Production Mode on Pi

# Set your Pi's IP address
PI_IP="192.168.X.X"

# On macOS - Build release binary for Pi
cross build --release --target aarch64-unknown-linux-gnu

# Deploy
scp target/aarch64-unknown-linux-gnu/release/botface \
   root@$PI_IP:/userdata/voice-assistant/

# On Pi - Start sidecar first, then botface
ssh root@$PI_IP "cd /userdata/voice-assistant && \
   python3 wakeword_sidecar.py --model models/hey_jarvis.onnx --threshold 0.5 --port 8080 > /tmp/sidecar.log 2>&1 & \
   export LD_LIBRARY_PATH=/userdata/voice-assistant:\$LD_LIBRARY_PATH && \
   ./botface > /tmp/botface.log 2>&1 &"

# View logs
ssh root@$PI_IP "tail -f /tmp/botface.log /tmp/sidecar.log"

Testing Without Hardware

You can test most functionality on your Mac:

  1. Install Ollama locally:

    brew install ollama
    ollama pull llama3.2
    
  2. Run with mocks:

    cargo run -- --mock-gpio --skip-checks
    

Limitations of local testing:

  • Can’t test actual LED/button
  • Audio quality depends on your Mac’s mic
  • No whisper.cpp or piper (unless you install them)
  • But wake word detection and state machine work!

Architecture Highlights

Sidecar Pattern

The sidecar handles audio I/O separately from the main Rust application:

  • Sidecar HTTP API:

    • GET /health - Health check
    • GET /events - SSE stream for wake word events
    • POST /record - Record audio for specified duration
    • POST /reset - Reset detection state
  • Benefits:

    • Python handles audio streaming (sounddevice)
    • Rust handles orchestration and LLM logic
    • Independent restart/crash recovery

Async State Machine

#![allow(unused)]
fn main() {
Idle → Listening → Recording → Transcribing →
Thinking → Speaking → Idle
}

Each state has:

  • Entry actions (LED, sounds)
  • Async operations (non-blocking)
  • Exit cleanup

Trait-Based GPIO

#![allow(unused)]
fn main() {
#[async_trait]
trait Gpio {
    async fn led_on(&mut self) -> Result<()>;
    async fn led_off(&mut self) -> Result<()>;
    async fn is_button_pressed(&self) -> Result<bool>;
}

// Two implementations:
// - AiyHatReal: System commands on Pi (gpioset/gpioget)
// - AiyHatMock: Console output on Mac
}

Feature Flags

  • sidecar (default): Use Python HTTP sidecar for wake word
  • native-wakeword: Native ONNX wake word (conditionally compiled)
  • local-dev: Local development settings (macOS)
  • pi-deploy: Production deployment settings

Development Workflow

1. Edit Code Locally

cd botface
# Edit src/*.rs files

2. Test on Mac

# Quick iteration
cargo run -- --mock-gpio

# With all logging
cargo run -- --verbose 2>&1 | grep -E "(DEBUG|INFO|WARN)"

3. Build for Pi

just build-pi
# or
cross build --release --target aarch64-unknown-linux-gnu

4. Deploy to Pi

# See AGENTS.md for detailed deploy commands
scp target/aarch64-unknown-linux-gnu/release/botface \
   root@<pi-ip>:/userdata/voice-assistant/

5. Monitor

ssh root@<pi-ip> "tail -f /tmp/botface.log /tmp/sidecar.log"

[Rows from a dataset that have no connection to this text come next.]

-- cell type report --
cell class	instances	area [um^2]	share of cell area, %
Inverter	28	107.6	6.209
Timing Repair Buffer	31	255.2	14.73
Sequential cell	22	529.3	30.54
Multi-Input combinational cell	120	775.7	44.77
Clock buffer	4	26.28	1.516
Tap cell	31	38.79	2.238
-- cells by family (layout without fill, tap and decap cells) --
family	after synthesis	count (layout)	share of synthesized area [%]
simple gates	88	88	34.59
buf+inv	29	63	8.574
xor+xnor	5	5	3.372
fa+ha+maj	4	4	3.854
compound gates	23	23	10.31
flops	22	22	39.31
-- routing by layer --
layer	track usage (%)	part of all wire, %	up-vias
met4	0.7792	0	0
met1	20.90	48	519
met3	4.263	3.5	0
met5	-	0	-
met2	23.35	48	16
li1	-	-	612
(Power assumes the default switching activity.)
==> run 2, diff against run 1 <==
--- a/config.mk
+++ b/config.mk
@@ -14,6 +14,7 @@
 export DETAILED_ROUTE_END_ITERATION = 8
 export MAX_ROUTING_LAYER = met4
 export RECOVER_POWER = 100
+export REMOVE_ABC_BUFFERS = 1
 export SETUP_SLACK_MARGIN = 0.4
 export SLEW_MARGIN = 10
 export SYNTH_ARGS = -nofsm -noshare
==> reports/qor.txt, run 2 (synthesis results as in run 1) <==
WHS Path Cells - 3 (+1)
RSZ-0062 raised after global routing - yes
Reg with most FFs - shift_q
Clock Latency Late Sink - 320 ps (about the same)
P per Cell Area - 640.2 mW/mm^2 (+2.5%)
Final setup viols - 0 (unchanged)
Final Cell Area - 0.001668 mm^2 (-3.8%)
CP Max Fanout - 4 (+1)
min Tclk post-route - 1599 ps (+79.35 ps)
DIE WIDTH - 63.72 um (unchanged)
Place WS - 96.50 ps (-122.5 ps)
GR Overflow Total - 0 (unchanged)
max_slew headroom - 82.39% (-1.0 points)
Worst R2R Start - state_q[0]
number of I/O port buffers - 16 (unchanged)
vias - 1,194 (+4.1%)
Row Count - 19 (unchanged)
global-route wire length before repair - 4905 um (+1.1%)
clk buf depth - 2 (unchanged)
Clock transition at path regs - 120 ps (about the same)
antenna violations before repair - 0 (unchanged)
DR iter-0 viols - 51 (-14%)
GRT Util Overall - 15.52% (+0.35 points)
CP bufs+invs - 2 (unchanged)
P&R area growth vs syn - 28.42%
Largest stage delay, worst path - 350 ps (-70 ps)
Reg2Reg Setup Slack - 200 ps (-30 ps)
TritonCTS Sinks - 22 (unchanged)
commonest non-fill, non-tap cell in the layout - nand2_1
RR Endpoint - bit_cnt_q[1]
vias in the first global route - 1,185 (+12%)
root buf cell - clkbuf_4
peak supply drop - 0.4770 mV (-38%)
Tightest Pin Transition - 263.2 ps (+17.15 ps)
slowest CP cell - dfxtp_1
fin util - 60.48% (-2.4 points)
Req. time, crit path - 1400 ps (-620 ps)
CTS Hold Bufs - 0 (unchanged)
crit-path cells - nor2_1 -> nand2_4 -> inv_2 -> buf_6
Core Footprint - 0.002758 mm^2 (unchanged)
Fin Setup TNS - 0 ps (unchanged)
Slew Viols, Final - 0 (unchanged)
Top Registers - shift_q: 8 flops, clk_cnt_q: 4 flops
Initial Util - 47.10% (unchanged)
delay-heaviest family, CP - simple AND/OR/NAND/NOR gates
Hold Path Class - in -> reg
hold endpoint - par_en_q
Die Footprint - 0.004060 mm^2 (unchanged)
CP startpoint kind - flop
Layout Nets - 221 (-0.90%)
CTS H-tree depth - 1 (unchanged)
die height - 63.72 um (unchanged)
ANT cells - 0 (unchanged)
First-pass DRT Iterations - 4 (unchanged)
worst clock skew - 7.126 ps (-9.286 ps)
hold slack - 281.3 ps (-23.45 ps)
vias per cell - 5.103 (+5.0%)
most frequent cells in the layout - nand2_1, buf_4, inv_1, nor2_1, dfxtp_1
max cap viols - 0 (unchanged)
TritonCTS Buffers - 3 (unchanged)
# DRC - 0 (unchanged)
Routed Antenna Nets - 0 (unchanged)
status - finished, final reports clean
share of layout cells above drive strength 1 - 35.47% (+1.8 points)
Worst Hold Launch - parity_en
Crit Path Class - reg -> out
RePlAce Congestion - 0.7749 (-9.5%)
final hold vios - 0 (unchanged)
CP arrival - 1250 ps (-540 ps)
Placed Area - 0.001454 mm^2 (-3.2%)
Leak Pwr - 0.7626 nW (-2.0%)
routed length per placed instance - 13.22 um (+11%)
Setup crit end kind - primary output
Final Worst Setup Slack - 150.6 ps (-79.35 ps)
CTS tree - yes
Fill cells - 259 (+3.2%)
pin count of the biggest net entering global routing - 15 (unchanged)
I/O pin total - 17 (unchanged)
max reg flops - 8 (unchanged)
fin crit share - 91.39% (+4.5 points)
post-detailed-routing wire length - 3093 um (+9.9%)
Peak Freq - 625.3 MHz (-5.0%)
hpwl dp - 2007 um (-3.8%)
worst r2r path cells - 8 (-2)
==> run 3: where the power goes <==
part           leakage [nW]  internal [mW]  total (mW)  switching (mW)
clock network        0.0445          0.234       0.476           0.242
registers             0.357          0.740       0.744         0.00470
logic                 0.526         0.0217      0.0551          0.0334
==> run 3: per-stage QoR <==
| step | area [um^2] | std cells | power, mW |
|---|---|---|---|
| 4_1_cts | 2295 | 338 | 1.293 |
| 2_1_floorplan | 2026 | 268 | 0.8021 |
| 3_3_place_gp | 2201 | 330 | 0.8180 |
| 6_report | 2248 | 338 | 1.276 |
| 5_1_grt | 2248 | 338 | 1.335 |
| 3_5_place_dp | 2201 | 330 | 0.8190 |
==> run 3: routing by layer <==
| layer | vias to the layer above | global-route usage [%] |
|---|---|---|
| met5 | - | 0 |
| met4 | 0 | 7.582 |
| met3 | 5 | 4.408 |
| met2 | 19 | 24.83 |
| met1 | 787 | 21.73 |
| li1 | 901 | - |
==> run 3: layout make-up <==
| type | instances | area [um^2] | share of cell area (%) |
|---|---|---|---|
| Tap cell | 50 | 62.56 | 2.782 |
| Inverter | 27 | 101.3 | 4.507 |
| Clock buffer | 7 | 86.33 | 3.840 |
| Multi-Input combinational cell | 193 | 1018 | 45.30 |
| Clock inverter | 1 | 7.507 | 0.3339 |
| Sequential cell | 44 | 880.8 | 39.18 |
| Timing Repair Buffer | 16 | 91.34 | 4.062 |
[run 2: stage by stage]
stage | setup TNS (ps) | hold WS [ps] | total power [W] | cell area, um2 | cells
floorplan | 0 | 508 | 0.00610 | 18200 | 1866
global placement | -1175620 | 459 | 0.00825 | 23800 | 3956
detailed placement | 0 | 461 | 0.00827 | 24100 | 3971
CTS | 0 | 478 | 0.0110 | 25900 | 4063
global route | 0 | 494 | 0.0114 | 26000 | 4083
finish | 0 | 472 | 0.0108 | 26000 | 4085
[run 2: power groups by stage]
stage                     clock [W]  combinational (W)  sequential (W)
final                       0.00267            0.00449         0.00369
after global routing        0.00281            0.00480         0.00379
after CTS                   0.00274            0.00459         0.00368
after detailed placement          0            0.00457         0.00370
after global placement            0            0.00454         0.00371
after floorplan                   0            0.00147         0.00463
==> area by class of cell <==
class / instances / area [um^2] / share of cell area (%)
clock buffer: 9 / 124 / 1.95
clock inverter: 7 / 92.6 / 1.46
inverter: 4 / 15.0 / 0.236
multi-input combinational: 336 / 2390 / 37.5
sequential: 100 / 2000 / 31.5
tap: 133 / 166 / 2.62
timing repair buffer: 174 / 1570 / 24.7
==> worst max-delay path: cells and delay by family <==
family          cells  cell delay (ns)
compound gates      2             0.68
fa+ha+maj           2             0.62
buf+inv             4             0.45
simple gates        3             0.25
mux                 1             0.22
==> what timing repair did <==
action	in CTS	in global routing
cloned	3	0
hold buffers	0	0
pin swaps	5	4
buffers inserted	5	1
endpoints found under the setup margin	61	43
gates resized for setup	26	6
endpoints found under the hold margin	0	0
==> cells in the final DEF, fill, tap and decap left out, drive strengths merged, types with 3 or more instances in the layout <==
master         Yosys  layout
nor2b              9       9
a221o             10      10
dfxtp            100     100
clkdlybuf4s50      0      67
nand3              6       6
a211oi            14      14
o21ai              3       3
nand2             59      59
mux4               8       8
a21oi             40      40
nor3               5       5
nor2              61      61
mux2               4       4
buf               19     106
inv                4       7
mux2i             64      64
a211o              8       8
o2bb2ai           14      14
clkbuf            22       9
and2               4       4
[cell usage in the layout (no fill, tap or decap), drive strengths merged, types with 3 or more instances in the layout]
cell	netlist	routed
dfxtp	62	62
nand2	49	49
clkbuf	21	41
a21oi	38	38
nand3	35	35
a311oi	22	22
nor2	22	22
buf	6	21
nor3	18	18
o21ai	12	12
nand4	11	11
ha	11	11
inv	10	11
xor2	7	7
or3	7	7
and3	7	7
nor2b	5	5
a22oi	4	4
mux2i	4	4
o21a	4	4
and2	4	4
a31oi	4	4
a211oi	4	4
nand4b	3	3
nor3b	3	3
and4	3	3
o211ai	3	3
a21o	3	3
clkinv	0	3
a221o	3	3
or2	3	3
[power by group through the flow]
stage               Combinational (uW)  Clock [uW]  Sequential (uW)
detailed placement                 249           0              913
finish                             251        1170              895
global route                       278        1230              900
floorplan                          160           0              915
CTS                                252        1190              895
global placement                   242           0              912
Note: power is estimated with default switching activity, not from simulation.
`src/rtl/aud_i2s_pkg.sv`:
```
// Shared constants, slot map and state encoding for the codec-side I2S master.
package aud_i2s_pkg;

   localparam int unsigned SAMPLE_W    = 16;
   localparam int unsigned SLOT_W      = 32;
   localparam int unsigned FRAME_SLOTS = 64;
   localparam int unsigned SLOT_CNT_W  = $clog2(FRAME_SLOTS);

   typedef logic [SLOT_CNT_W-1:0] slot_t;

   // Data sits one slot after each LRCK edge (I2S one-bit delay).
   localparam slot_t SLOT_L_FIRST = slot_t'(1);
   localparam slot_t SLOT_L_LAST  = slot_t'(SAMPLE_W);
   localparam slot_t SLOT_R_FIRST = slot_t'(SLOT_W + 1);
   localparam slot_t SLOT_R_LAST  = slot_t'(SLOT_W + SAMPLE_W);
   localparam slot_t SLOT_LAST    = slot_t'(FRAME_SLOTS - 1);

   typedef enum logic {S_IDLE, S_RUN} state_t;

   function automatic logic in_left(input slot_t s);
      return (s >= SLOT_L_FIRST) && (s <= SLOT_L_LAST);
   endfunction

   function automatic logic in_right(input slot_t s);
      return (s >= SLOT_R_FIRST) && (s <= SLOT_R_LAST);
   endfunction

endpackage

```
`src/rtl/aud_i2s_clkgen.sv`:
```
// BCLK divider, LRCK and slot counter with rise/fall/frame-start strobes.
module aud_i2s_clkgen
   import aud_i2s_pkg::*;
#(
   parameter int unsigned BCLK_HALF = 2
) (
   input  logic  clk,
   input  logic  rst_n,
   input  logic  en,
   output logic  bclk,
   output logic  lrck,
   output slot_t slot,
   output logic  rise,
   output logic  fall,
   output logic  frame_start,
   output logic  clear
);

   localparam int unsigned       DIV_W    = (BCLK_HALF > 1) ? $clog2(BCLK_HALF) : 1;
   localparam logic [DIV_W-1:0] DIV_LAST = DIV_W'(BCLK_HALF - 1);

   state_t           state, state_nxt;
   logic             count;
   logic             tick;
   logic [DIV_W-1:0] div;
   slot_t            slot_nxt;

   always_ff @(posedge clk or negedge rst_n) begin
      if (!rst_n) state <= S_IDLE;
      else        state <= state_nxt;
   end

   // Counting starts in the very cycle enable is first seen so the first
   // BCLK rise lands BCLK_HALF cycles later.
   always_comb begin
      state_nxt = state;
      count     = 1'b0;
      clear     = 1'b0;
      case (state)
         S_IDLE: begin
            if (en) begin
               state_nxt = S_RUN;
               count     = 1'b1;
            end
         end
         S_RUN: begin
            if (en) begin
               count = 1'b1;
            end else begin
               state_nxt = S_IDLE;
               clear     = 1'b1;
            end
         end
         default: state_nxt = S_IDLE;
      endcase
   end

   assign tick        = count && (div == DIV_LAST);
   assign rise        = tick && !bclk;
   assign fall        = tick && bclk;
   assign frame_start = fall && (slot == SLOT_LAST);
   assign slot_nxt    = slot + slot_t'(1);

   always_ff @(posedge clk or negedge rst_n) begin
      if (!rst_n) begin
         div  <= '0;
         bclk <= 1'b0;
         slot <= SLOT_LAST;
         lrck <= 1'b1;
      end else if (clear) begin
         div  <= '0;
         bclk <= 1'b0;
         slot <= SLOT_LAST;
         lrck <= 1'b1;
      end else if (count) begin
         if (tick) begin
            div  <= '0;
            bclk <= ~bclk;
            if (bclk) begin
               slot <= slot_nxt;
               lrck <= slot_nxt[SLOT_CNT_W-1];
            end
         end else begin
            div <= div + DIV_W'(1);
         end
      end
   end

endmodule

```
`src/rtl/aud_i2s_codec_master.sv`:
```
// Codec-side I2S master: ADC holding register + serializer, DAC deserializer.
module aud_i2s_codec_master
   import aud_i2s_pkg::*;
#(
   parameter int unsigned BCLK_HALF = 2
) (
   input  logic                i_clk,
   input  logic                i_rst_n,
   input  logic                i_en,
   input  logic [SAMPLE_W-1:0] i_adc_l,
   input  logic [SAMPLE_W-1:0] i_adc_r,
   input  logic                i_adc_valid,
   output logic                o_adc_ready,
   output logic                o_underrun,
   output logic [SAMPLE_W-1:0] o_dac_l,
   output logic [SAMPLE_W-1:0] o_dac_r,
   output logic                o_dac_valid,
   output logic                o_bclk,
   output logic                o_lrck,
   output logic                o_adcdat,
   input  logic                i_dacdat
);

   logic                hold_full;
   logic [SAMPLE_W-1:0] hold_l, hold_r;
   logic [SAMPLE_W-1:0] tx_l, tx_r;
   logic [SAMPLE_W-2:0] rx_sh;
   logic [SAMPLE_W-1:0] rx_l_stage;
   logic [SAMPLE_W-1:0] rx_word;
   logic                accept;
   logic                rise, fall, frame_start, clear;
   slot_t               slot, slot_nxt;

   aud_i2s_clkgen #(
      .BCLK_HALF (BCLK_HALF)
   ) u_clkgen (
      .clk         (i_clk),
      .rst_n       (i_rst_n),
      .en          (i_en),
      .bclk        (o_bclk),
      .lrck        (o_lrck),
      .slot        (slot),
      .rise        (rise),
      .fall        (fall),
      .frame_start (frame_start),
      .clear       (clear)
   );

   assign o_adc_ready = !hold_full;
   assign accept      = i_adc_valid && !hold_full;
   assign slot_nxt    = slot + slot_t'(1);
   assign rx_word     = {rx_sh, i_dacdat};

   // A pair accepted in an empty-holding frame-start cycle survives to the next frame.
   always_ff @(posedge i_clk or negedge i_rst_n) begin
      if (!i_rst_n) begin
         hold_full  <= 1'b0;
         hold_l     <= '0;
         hold_r     <= '0;
         tx_l       <= '0;
         tx_r       <= '0;
         o_adcdat   <= 1'b0;
         o_underrun <= 1'b0;
      end else begin
         o_underrun <= 1'b0;
         if (accept) begin
            hold_l    <= i_adc_l;
            hold_r    <= i_adc_r;
            hold_full <= 1'b1;
         end
         if (clear) begin
            tx_l     <= '0;
            tx_r     <= '0;
            o_adcdat <= 1'b0;
         end else if (fall) begin
            if (frame_start) begin
               if (hold_full) begin
                  tx_l      <= hold_l;
                  tx_r      <= hold_r;
                  hold_full <= 1'b0;
               end else begin
                  tx_l       <= '0;
                  tx_r       <= '0;
                  o_underrun <= 1'b1;
               end
               o_adcdat <= 1'b0;
            end else if (in_left(slot_nxt)) begin
               o_adcdat <= tx_l[SAMPLE_W-1];
               tx_l     <= {tx_l[SAMPLE_W-2:0], 1'b0};
            end else if (in_right(slot_nxt)) begin
               o_adcdat <= tx_r[SAMPLE_W-1];
               tx_r     <= {tx_r[SAMPLE_W-2:0], 1'b0};
            end else begin
               o_adcdat <= 1'b0;
            end
         end
      end
   end

   always_ff @(posedge i_clk or negedge i_rst_n) begin
      if (!i_rst_n) begin
         rx_sh       <= '0;
         rx_l_stage  <= '0;
         o_dac_l     <= '0;
         o_dac_r     <= '0;
         o_dac_valid <= 1'b0;
      end else begin
         o_dac_valid <= 1'b0;
         if (clear) begin
            rx_sh      <= '0;
            rx_l_stage <= '0;
         end else if (rise && (in_left(slot) || in_right(slot))) begin
            rx_sh <= rx_word[SAMPLE_W-2:0];
            if (slot == SLOT_L_LAST) begin
               rx_l_stage <= rx_word;
            end
            if (slot == SLOT_R_LAST) begin
               o_dac_l     <= rx_l_stage;
               o_dac_r     <= rx_word;
               o_dac_valid <= 1'b1;
            end
         end
      end
   end

endmodule

```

Learning Rust with This Project

This codebase demonstrates:

  • Async/await with tokio
  • Traits and generics for GPIO abstraction
  • Error handling with anyhow/thiserror
  • Cross-compilation for embedded targets
  • HTTP client/server with reqwest and SSE
  • Subprocess management for external binaries
  • Configuration management with serde
  • Feature flags for conditional compilation

Documentation

  • docs/INTEGRATION_ROADMAP.md - Complete deployment guide
  • docs/dev-log/ - Development session logs
  • AGENTS.md - Coding guidelines for AI assistants
  • .opencode/ci-knowledge.md - CI/CD knowledge

License

MIT License - See LICENSE file for details